● **DIRECTIONS**:
Print the first line of the records below and every line after it, up to and including the line with "[logic make-up after synthesis]". Print nothing else.

DATASET EXCERPTS Block Start

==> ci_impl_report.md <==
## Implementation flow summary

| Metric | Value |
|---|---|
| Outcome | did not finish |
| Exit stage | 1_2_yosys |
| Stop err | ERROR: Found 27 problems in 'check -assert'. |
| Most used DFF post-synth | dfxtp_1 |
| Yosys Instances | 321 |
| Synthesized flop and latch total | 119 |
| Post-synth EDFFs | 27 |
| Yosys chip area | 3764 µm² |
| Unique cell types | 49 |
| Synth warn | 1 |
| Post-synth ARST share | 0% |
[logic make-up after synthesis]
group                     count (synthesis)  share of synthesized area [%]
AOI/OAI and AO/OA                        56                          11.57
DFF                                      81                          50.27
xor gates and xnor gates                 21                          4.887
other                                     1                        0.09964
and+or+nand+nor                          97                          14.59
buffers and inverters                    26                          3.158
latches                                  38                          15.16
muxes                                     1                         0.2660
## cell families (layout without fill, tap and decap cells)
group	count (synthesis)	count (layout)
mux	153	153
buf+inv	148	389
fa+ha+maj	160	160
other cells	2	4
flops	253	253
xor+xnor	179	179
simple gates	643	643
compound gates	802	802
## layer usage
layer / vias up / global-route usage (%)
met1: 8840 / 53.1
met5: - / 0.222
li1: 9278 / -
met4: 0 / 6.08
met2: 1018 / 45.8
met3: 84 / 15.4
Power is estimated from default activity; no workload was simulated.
===== flow/constraint.sdc =====
current_design LS_RS2

set clk_period 13.8
set clk_io_pct 0.2

create_clock -name clk0 -period $clk_period [get_ports {clk}]

set non_clock_inputs [all_inputs -no_clocks]
set_input_delay [expr $clk_period * $clk_io_pct] -clock clk0 $non_clock_inputs
set_output_delay [expr $clk_period * $clk_io_pct] -clock clk0 [all_outputs]

===== flow/config.mk =====
export PLATFORM = sky130hd
export DESIGN_NAME = LS_RS2
export DESIGN_NICKNAME = LS_RS2
export VERILOG_FILES = /design/flow/design.v
export SDC_FILE = /design/flow/constraint.sdc
export NUM_CORES = 4
export LEC_CHECK = 1
export CORE_UTILIZATION = 40

===== flow/design.v =====
module LS_RS2(
    input wire clk,
    input wire rst,
    input wire rdy,
    input wire clr_i,
    output reg Empty_o,
    output reg Full_o,
    input wire En_i,
    input wire [5:0] Opcode_i,
    input wire [31:0] Imm_i,
    input wire [31:0] r1Data_i,
    input wire [31:0] r2Data_i,
    input wire [4:0] r1Id_i,
    input wire [4:0] r2Id_i,
    input wire [4:0] Id_i,
    input wire LSBufFull_i,
    output reg LSBufEn_o,
    output reg [5:0] LSBufOpcode_o,
    output reg [31:0] LSBufAddr_o,
    output reg [31:0] LSBufr2Data_o,
    output reg [4:0] LSBufId_o,
    input wire cdb1En_i,
    input wire [4:0] cdb1Id_i,
    input wire [31:0] cdb1Data_i,
    input wire cdb2En_i,
    input wire [4:0] cdb2Id_i,
    input wire [31:0] cdb2Data_i
);
    parameter cap = 3'h7;
    parameter avail_empty = {8{1'b1}};
    reg [4:0] r1_id[8-1:0], r2_id[8-1:0], id[8-1:0];
    reg [31:0] addr[8-1:0], r2_data[8-1:0];
    reg [5:0] op[8-1:0];
    reg [8-1:0] r1_rdy, r2_rdy, avail;
    reg [31:0] i;
    wire Full, Empty, Cur, rrdy, cur;
    assign Full = (avail == 0);
    assign Empty = (avail != 0);
    assign Cur = (avail & (avail ^ (avail - 1)));
    assign rrdy = (r1_rdy & r2_rdy);
    assign cur = (rrdy & (rrdy ^ (rrdy - 1)));
    always @ (posedge clk) begin
        if (rst || clr_i) begin
            Full_o <= 0; Empty_o <= 1; 
            avail <= avail_empty;
            LSBufEn_o <= 0;
        end else if (rdy) begin
            if (En_i) begin
                if (!LSBufFull_i && r1Id_i == 0 && r2Id_i == 0) begin
                    LSBufEn_o <= 1;
                    LSBufOpcode_o <= Opcode_i;
                    LSBufAddr_o <= Imm_i + r1Data_i;
                    LSBufr2Data_o <= r2Data_i;
                    LSBufId_o <= Id_i;
                end else begin                        
                    r1_id[Cur] <= r1Id_i;
                    r2_id[Cur] <= r2Id_i;
                    if (r1Id_i == 0) begin
                        r1_rdy[Cur] <= 1;
                        addr[Cur] <= Imm_i + r1Data_i;
                    end else begin
                        r1_rdy[Cur] <= 0;
                        addr[Cur] <= Imm_i;
                    end
                    r2_data[Cur] <= r2Data_i;
                    r2_rdy[Cur] <= (r2Id_i == 0);
                    id[Cur] <= Id_i;
                    op[Cur] <= Opcode_i;
                    avail[Cur] <= 0;
                    if (rrdy != 0) begin
                        LSBufEn_o <= 1;
                        LSBufOpcode_o <= op[cur];
                        LSBufAddr_o <= addr[cur];
                        LSBufr2Data_o <= r2_data[cur];
                        LSBufId_o <= id[cur];
                        avail[cur] <= 1;
                        r1_rdy[cur] <= 0;
                        r2_rdy[cur] <= 0;
                    end else LSBufEn_o <= 0;
                end
            end else begin
                if (rrdy != 0) begin
                    LSBufEn_o <= 1;
                    LSBufOpcode_o <= op[cur];
                    LSBufAddr_o <= addr[cur];
                    LSBufr2Data_o <= r2_data[cur];
                    LSBufId_o <= id[cur];
                    avail[cur] <= 1;
                    r1_rdy[cur] <= 0;
                    r2_rdy[cur] <= 0;
                end else LSBufEn_o <= 0;
            end
            if (cdb1En_i) begin
                for (i = 0; i < 8; i = i + 1) begin
                    if (r1_id[i] == cdb1Id_i) begin
                        addr[i] <= addr[i] + cdb1Data_i;
                        r1_rdy[i] <= 1;
                    end
                    if (r2_id[i] == cdb1Id_i) begin
                        r2_data[i] <= cdb1Data_i; 
                        r2_rdy[i] <= 1;
                    end
                end
            end
            if (cdb2En_i) begin
                for (i = 0; i < 8; i = i + 1) begin
                    if (r1_id[i] == cdb2Id_i) begin
                        addr[i] <= addr[i] + cdb2Data_i;
                        r1_rdy[i] <= 1;
                    end
                    if (r2_id[i] == cdb2Id_i) begin
                        r2_data[i] <= cdb2Data_i; 
                        r2_rdy[i] <= 1;
                    end
                end
            end
        end
    end
endmodule

===== flow/run.sh =====
#!/bin/bash
# OpenROAD 26Q1-2900-gdf79404cd8, Yosys 0.63+post, stock flow scripts
make -C /OpenROAD-flow-scripts/flow DESIGN_CONFIG=/design/flow/config.mk WORK_HOME=/design/flow/orfs finish

==> results.py <==
# Flow results
metrics = {
    "yosys": {
        "synth_flops": 174,
        "ys_area_um2": 14070,
        "syn_inst": 1495,
        "async_reset_ff_share_pct": 0,
        "syn_avg_cell_area_um2": 9.414,
        "ys_types": 84,
        "synth_seq_share_pct": 36.98,
        "netlist_area_um2": 14070,
        "yosysWarnings": 1,
        "ys_cells": 1495,
        "synthFlopType": "edfxtp_1",
        "synth-edff-count": 172,
    },
    "route": {
        "num_vias": 12160,
        "drt_iter0_markers": 880,
        "routedWlPerCell_um": 19.48,
        "vias_per_cell": 5.537,
        "post-route-drc-count": 0,
        "antennaDiodeCount": 0,
        "firstDrtPassIters": 5,
        "drt-total-wl_mm": 42.77,
        "postRouteAntennaNets": 0,
    },
    "setup_path": {
        "path_class": "input pin to register",
        "critPathBufInv": 4,
        "cp_max_fo": 52,
        "r2r_start": "addr[1][7]$_DFFE_PP_",
        "crit_slowest_cell": "buf_4",
        "crit_cells": 13,
        "r2r_slack_ps": 10390,
        "reg2reg_to": "addr[1][16]$_DFFE_PP_",
        "cp-end-kind": "register",
        "arrival_ps": 5960,
        "crit_family": "buffers and inverters",
        "reg2regPathDepth": 9,
        "cp_data_required_time_ps": 13980,
        "crit_path_max_incr_delay_ps": 640,
        "cp-start-kind": "input pin",
        "cp_cell_sequence": "clkdlybuf4s50_1 > nor2_1 > nand2_1 > clkinv_2 > buf_4 > and3_1 > buf_4 > nor3_1 > a211oi_1 > o311a_1 > nor2_1 > a31oi_1 > mux2i_1",
    },
    "cts": {
        "cts-buffers-inserted": 17,
        "cts_buffer_depth": 2,
        "cts_setup_buffers": 0,
        "cts_root_buffer": "clkbuf_16",
        "cts-htree-levels": 4,
        "cts_tree": "built",
        "clk_pin_slew_ps": 80,
        "holdBufCountCts": 0,
        "clkSinkCount": 174,
        "cts_resized": 0,
        "clock_latency_ps": 440,
    },
    "sta": {
        "rsz0062_at_grt": "no",
        "slew_headroom_pct": 40.92,
        "fin_crit_sh_pct": 41.86,
        "clock_skew_ps": 12.13,
        "max_freq_mhz": 173.1,
        "setup_violations": 0,
        "final-hold-violation-count": 0,
        "drv_slew": 0,
        "worst_slack_ps": 8023,
        "period_needed_ps": 5777,
        "finalSetupTns_ps": 0,
        "tightest_slew_ps": 886.2,
        "fin_hold_ws_ps": 527.7,
    },
    "worst_hold_path": {
        "min_from": "avail[0]$_SDFFE_PN1P_",
        "hp-class": "register to register",
        "hold_end": "avail[0]$_SDFFE_PN1P_",
        "hold_depth": 1,
    },
    "floorplan": {
        "die-area_um2": 35940,
        "die_y_um": 189.6,
        "dieWidth_um": 189.6,
        "rows": 68,
        "io_pins": 277,
        "fp_util_pct": 40.74,
        "core-area_um2": 34540,
    },
    "final_layout": {
        "drive_above_1_share_pct": 5.055,
        "logic_area_um2": 8498,
        "areaGrowthSynthToFinish_pct": 26.18,
        "regArea_um2": 5205,
        "fillers": 3154,
    },
    "power": {
        "power-per-cell-area_nw_per_um2": 83.60,
        "vdd_drop_max_v": 0.00008748,
        "leakagePower_nw": 7.130,
    },
    "placement": {
        "io_buffers": 274,
        "place_ws_ps": 7530,
        "routabilityCongestion": 0.9586,
        "dp_hpwl_mm": 33.55,
    },
    "global_routing": {
        "grt_pass1_vias": 11454,
        "grt_usage_pct": 24.91,
        "gr-total-overflow": 0,
        "antenna_found_initial": 0,
        "grt_pass1_wl_mm": 65.87,
        "grt_start_max_net_pins": 85,
    },
    "outcome": {
        "status": "finished clean",
    },
    "job": {
        "warning_count": 25,
        "cap_viol_max_count": 0,
    },
}
## layout by cell type (no fill, tap or decap), types with 15 or more instances in the layout
| cell type | instances |
|---|---|
| o211ai_1 | 15 |
| a21o_1 | 33 |
| a21oi_1 | 185 |
| nand2_1 | 106 |
| o21ai_0 | 75 |
| mux2i_1 | 126 |
| mux2_2 | 16 |
| nand4_1 | 15 |
| ha_1 | 93 |
| nor3_1 | 25 |
| nand3_1 | 32 |
| a211oi_1 | 23 |
| edfxtp_1 | 172 |
| o21a_1 | 20 |
| nor2_1 | 165 |
| inv_1 | 20 |
| clkbuf_16 | 17 |
| nand2b_1 | 15 |
| xor2_1 | 53 |
| clkdlybuf4s50_1 | 274 |
| xnor2_1 | 63 |
===== run.sh =====
#!/bin/bash
# OpenROAD 26Q1-2900-gdf79404cd8, Yosys 0.63+post, stock flow scripts
make -C /OpenROAD-flow-scripts/flow DESIGN_CONFIG=/design/flow/config.mk WORK_HOME=/design/flow/orfs finish

===== config.mk =====
export PLATFORM = sky130hd
export DESIGN_NAME = RS
export DESIGN_NICKNAME = RS
export VERILOG_FILES = /design/flow/design.v
export SDC_FILE = /design/flow/constraint.sdc
export NUM_CORES = 4
export LEC_CHECK = 1
export CORE_UTILIZATION = 30
export SYNTH_MEMORY_MAX_BITS = 65536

DATASET EXCERPTS Block End

● **WRITTEN SOLUTION**:
==> ci_impl_report.md <==
## Implementation flow summary

| Metric | Value |
|---|---|
| Outcome | did not finish |
| Exit stage | 1_2_yosys |
| Stop err | ERROR: Found 27 problems in 'check -assert'. |
| Most used DFF post-synth | dfxtp_1 |
| Yosys Instances | 321 |
| Synthesized flop and latch total | 119 |
| Post-synth EDFFs | 27 |
| Yosys chip area | 3764 µm² |
| Unique cell types | 49 |
| Synth warn | 1 |
| Post-synth ARST share | 0% |
[logic make-up after synthesis]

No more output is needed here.